### Task to complete
For the entries below, print exactly the lines between the line holding "registered round-robin selector." and the line holding "assign start_s = ptr_r;", inclusive, and nothing else.

### Records to process
### src/rtl/rr_selector.sv
// rr_selector: registered round-robin selector.
// Picks one active requester per cycle, captures its data and index into a
// one-entry output register behind a valid/ready handshake, and pulses a
// combinational grant for the captured element.
// Build option: define RR_SELECTOR_RR_EN for rotating priority; when it is
// undefined the search always starts at the fixed end (index 0 searching
// upward, or IN-1 searching downward) and no pointer state exists.
module rr_selector #(
  parameter int    DATA    = 8,
  parameter int    IN      = 4,
  parameter string ACT     = "High",
  parameter string MSB     = "Disable",
  parameter int    LOG2_IN = (IN > 1) ? $clog2(IN) : 1
) (
  input  logic                     clk,
  input  logic                     reset,
  input  logic [IN-1:0]            req,
  input  logic [IN-1:0][DATA-1:0]  in,
  output logic [IN-1:0]            grant,
  output logic                     out_valid,
  input  logic                     out_ready,
  output logic [DATA-1:0]          out_data,
  output logic [LOG2_IN-1:0]       out_idx
);

  localparam bit ACT_LOW  = (ACT == "Low");
  localparam bit MSB_DOWN = (MSB == "Enable");

  localparam logic [LOG2_IN-1:0] LAST_IDX = LOG2_IN'(IN - 1);
  localparam logic [LOG2_IN-1:0] ONE_IDX  = LOG2_IN'(1);

  localparam logic [0:0] ST_EMPTY = 1'b0;
  localparam logic [0:0] ST_FULL  = 1'b1;

  logic [IN-1:0]      req_act_s;
  logic [IN-1:0]      grant_act_s;
  logic               found_s;
  logic [LOG2_IN-1:0] win_s;
  logic [LOG2_IN-1:0] start_s;
  logic               load_s;
  logic [0:0]         state_r;

  // Normalise request polarity so the search always works on active-high bits.
  assign req_act_s = ACT_LOW ? ~req : req;

`ifdef RR_SELECTOR_RR_EN
  logic [LOG2_IN-1:0] ptr_r;
  logic [LOG2_IN-1:0] ptr_nxt_s;

  assign start_s = ptr_r;

  // Next pointer: the element just past the winner in the search direction.
  always_comb begin
    ptr_nxt_s = win_s;
    if (MSB_DOWN) begin
      if (win_s == '0) begin
        ptr_nxt_s = LAST_IDX;
      end else begin
        ptr_nxt_s = win_s - ONE_IDX;
      end
    end else begin
      if (win_s == LAST_IDX) begin
        ptr_nxt_s = '0;
      end else begin
        ptr_nxt_s = win_s + ONE_IDX;
      end
    end
  end

  // Rotating-priority pointer; advances only when an entry is captured.
  always_ff @(posedge clk or posedge reset) begin
    if (reset) begin
      ptr_r <= MSB_DOWN ? LAST_IDX : '0;
    end else if (load_s) begin
      ptr_r <= ptr_nxt_s;
    end
  end
`else
  assign start_s = MSB_DOWN ? LAST_IDX : '0;
`endif

  // Winner search from start_s in the configured direction, wrapping within 0..IN-1.
  always_comb begin
    int cand_v;
    cand_v  = 0;
    found_s = 1'b0;
    win_s   = '0;
    for (int k = 0; k < IN; k++) begin
      if (MSB_DOWN) begin
        cand_v = (int'(start_s) + IN - k) % IN;
      end else begin
        cand_v = (int'(start_s) + k) % IN;
      end
      if (!found_s && req_act_s[LOG2_IN'(cand_v)]) begin
        found_s = 1'b1;
        win_s   = LOG2_IN'(cand_v);
      end else begin
        found_s = found_s;
      end
    end
  end

  // Capture when a request exists and the register is empty or draining; never during reset.
  assign load_s = found_s && (!out_valid || out_ready) && !reset;

  // One-hot grant for the captured element, then mapped to the configured polarity.
  always_comb begin
    grant_act_s = '0;
    for (int i = 0; i < IN; i++) begin
      grant_act_s[i] = load_s && (win_s == LOG2_IN'(i));
    end
  end

  assign grant = ACT_LOW ? ~grant_act_s : grant_act_s;

  // Output register state machine: EMPTY/FULL with load overriding drain.
  always_ff @(posedge clk or posedge reset) begin
    if (reset) begin
      state_r  <= ST_EMPTY;
      out_data <= '0;
      out_idx  <= '0;
    end else begin
      case (state_r)
        ST_EMPTY: begin
          if (load_s) begin
            state_r  <= ST_FULL;
            out_data <= in[win_s];
            out_idx  <= win_s;
          end
        end
        ST_FULL: begin
          if (load_s) begin
            state_r  <= ST_FULL;
            out_data <= in[win_s];
            out_idx  <= win_s;
          end else if (out_ready) begin
            state_r  <= ST_EMPTY;
          end
        end
        default: begin
          state_r <= ST_EMPTY;
        end
      endcase
    end
  end

  assign out_valid = (state_r == ST_FULL);

endmodule

### config.mk
export PLATFORM = sky130hd
export DESIGN_NAME = rr_selector
export DESIGN_NICKNAME = d
export VERILOG_FILES = /design/src/rtl/rr_selector.sv
export SDC_FILE = /design/constraint.sdc
export NUM_CORES = 1
export LEC_CHECK = 0
export CORE_MARGIN = 4
export CORE_UTILIZATION = 30
export DETAILED_ROUTE_END_ITERATION = 8
export PLACE_DENSITY = 0.87
export REMOVE_ABC_BUFFERS = 1
export SYNTH_ARGS = -nofsm -noshare
export SYNTH_HDL_FRONTEND = slang
export SYNTH_SLANG_ARGS = --single-unit
### constraint.sdc
create_clock -name clk -period 1.65 [get_ports clk]
set_input_delay 0.2475 -clock clk [delete_from_list [all_inputs] [get_ports clk]]
set_output_delay 0.2475 -clock clk [all_outputs]
set_load 0.05 [all_outputs]
==> summary.txt <==
Pwr
  • Comb pwr share: 0.464
  • Sw frac: 0.3757
  • Leak Pwr: 0.5045 nW
  • Clock power share: 0.224
  • Cell Pwr Density: 995.3 nW/um2
  • Internal: 0.6337 mW
  • Switching power: 0.3813 mW
  • Seq pwr share: 0.312
  • Max VDD drop: 0.5673 mV

Worst setup path
  • Crit path arrival time: 1.35 ns
  • Worst r2r src: out_valid
  • Crit path from: reset
  • Buffers & Inverters on Critical Path: 2
  • Crit-path cells: clkdlybuf4s50_1 -> o21bai_4 -> a21oi_2 -> and2_2 -> buf_12
  • CP max-delay cell: clkdlybuf4s50_1
  • Kind of critical path: input port to output port
  • Reg2reg end: out_data[3]
  • CP Launch Type: input port
  • Crit path max fanout: 4
  • R2R depth: 4
  • Critical Path End Type: output port
  • CP delay by family, top: buffers and inverters
  • Flop2flop setup slack: 0.33 ns
  • Worst EP required: 1.40 ns
  • Instance count on the critical path: 5
  • Crit path largest cell delay: 0.42 ns
  • CP endpoint: grant[1]

Routing
  • Via density: 4.150
  • DR WL/cell: 12.79 um
  • DRT iter0 DRCs: 4
  • DRT Wirelength: 1368 um
  • DR vias: 444
  • Drt first pass iters: 2
  • DRC viols: 0
  • Routed Antenna Nets: 0

Timing
  • Fin crit period: 1.593 ns
  • Total Negative Setup Slacks: 0 ns
  • Clock Skews: 0.002213 ns
  • Fmax: 0.6276 GHz
  • Endpoints failing setup: 0
  • Final period utilization: 0.9656
  • Slew Viols, Final: 0
  • Final Hold Fails: 0

Clock network
  • Clock Path Buffers: 2
  • Root Buffer: clkbuf_4
  • H-tree depth: 1
  • CTS Buf Count: 3
  • Clock transition at path regs: 0.07 ns
  • CTS tree: yes
  • Worst-skew pair later-pin latency: 0.27 ns
  • Clk sink count: 10

Yosys
  • Post-synth top area share: 0.4184
  • Synth Area per Inst: 14.24 um2
  • Sequential fraction of the synthesis area: 0.4184
  • Cell taking the most area after synthesis: dfrtp_1
  • Top cells by area, synth: dfrtp_1, mux2_4, mux2_2
  • Seq cells post-synth: 10
  • Post-Syn Area: 598.1 um2
  • Number of distinct library cells after synthesis: 13
  • Post-Syn Instances: 42
  • Yosys warning total: 0

Global routing
  • Grt ovf: 0
  • First-pass GRT wire length: 2104 um
  • Largest net degree at the start of global routing: 11
  • Global Route Usage Sum: 0.1091
  • Vias in the first global route: 478
  • Antenna violations before repair: 0

Placement
  • Dpl cells: 100
  • DP HPWL: 1095 um
  • Routability cong.: 0.6561
  • Dpl cell area: 940.9 um2
  • IO buf count: 32

Final layout
  • Register area: 250.2 um2
  • Multi-input gate area: 317.8 um2
  • Fillers: 170
  • Final instance area: 1020 um2
  • Final Non-Filler Cells: 107
  • Layout cells sized above 1: 0.5488
  • Ant diodes: 0
  • P&R area growth vs syn: 70.50%
  • NumNets Final: 122

Status
  • Status: finished clean

Floorplan
  • Die Span Y: 52.65 um
  • Die span in x: 52.65 um
  • Initial Util: 0.3319
  • # IOs: 54
  • Die ar.: 2772 um2
  • Number of core rows: 15
  • Core area: 1802 um2

Hold path
  • Worst min path class: input port to asynchronous set/reset pin

Flow run
  • Max cap viols: 0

### Task output
// rr_selector: registered round-robin selector.
// Picks one active requester per cycle, captures its data and index into a
// one-entry output register behind a valid/ready handshake, and pulses a
// combinational grant for the captured element.
// Build option: define RR_SELECTOR_RR_EN for rotating priority; when it is
// undefined the search always starts at the fixed end (index 0 searching
// upward, or IN-1 searching downward) and no pointer state exists.
module rr_selector #(
  parameter int    DATA    = 8,
  parameter int    IN      = 4,
  parameter string ACT     = "High",
  parameter string MSB     = "Disable",
  parameter int    LOG2_IN = (IN > 1) ? $clog2(IN) : 1
) (
  input  logic                     clk,
  input  logic                     reset,
  input  logic [IN-1:0]            req,
  input  logic [IN-1:0][DATA-1:0]  in,
  output logic [IN-1:0]            grant,
  output logic                     out_valid,
  input  logic                     out_ready,
  output logic [DATA-1:0]          out_data,
  output logic [LOG2_IN-1:0]       out_idx
);

  localparam bit ACT_LOW  = (ACT == "Low");
  localparam bit MSB_DOWN = (MSB == "Enable");

  localparam logic [LOG2_IN-1:0] LAST_IDX = LOG2_IN'(IN - 1);
  localparam logic [LOG2_IN-1:0] ONE_IDX  = LOG2_IN'(1);

  localparam logic [0:0] ST_EMPTY = 1'b0;
  localparam logic [0:0] ST_FULL  = 1'b1;

  logic [IN-1:0]      req_act_s;
  logic [IN-1:0]      grant_act_s;
  logic               found_s;
  logic [LOG2_IN-1:0] win_s;
  logic [LOG2_IN-1:0] start_s;
  logic               load_s;
  logic [0:0]         state_r;

  // Normalise request polarity so the search always works on active-high bits.
  assign req_act_s = ACT_LOW ? ~req : req;

`ifdef RR_SELECTOR_RR_EN
  logic [LOG2_IN-1:0] ptr_r;
  logic [LOG2_IN-1:0] ptr_nxt_s;

  assign start_s = ptr_r;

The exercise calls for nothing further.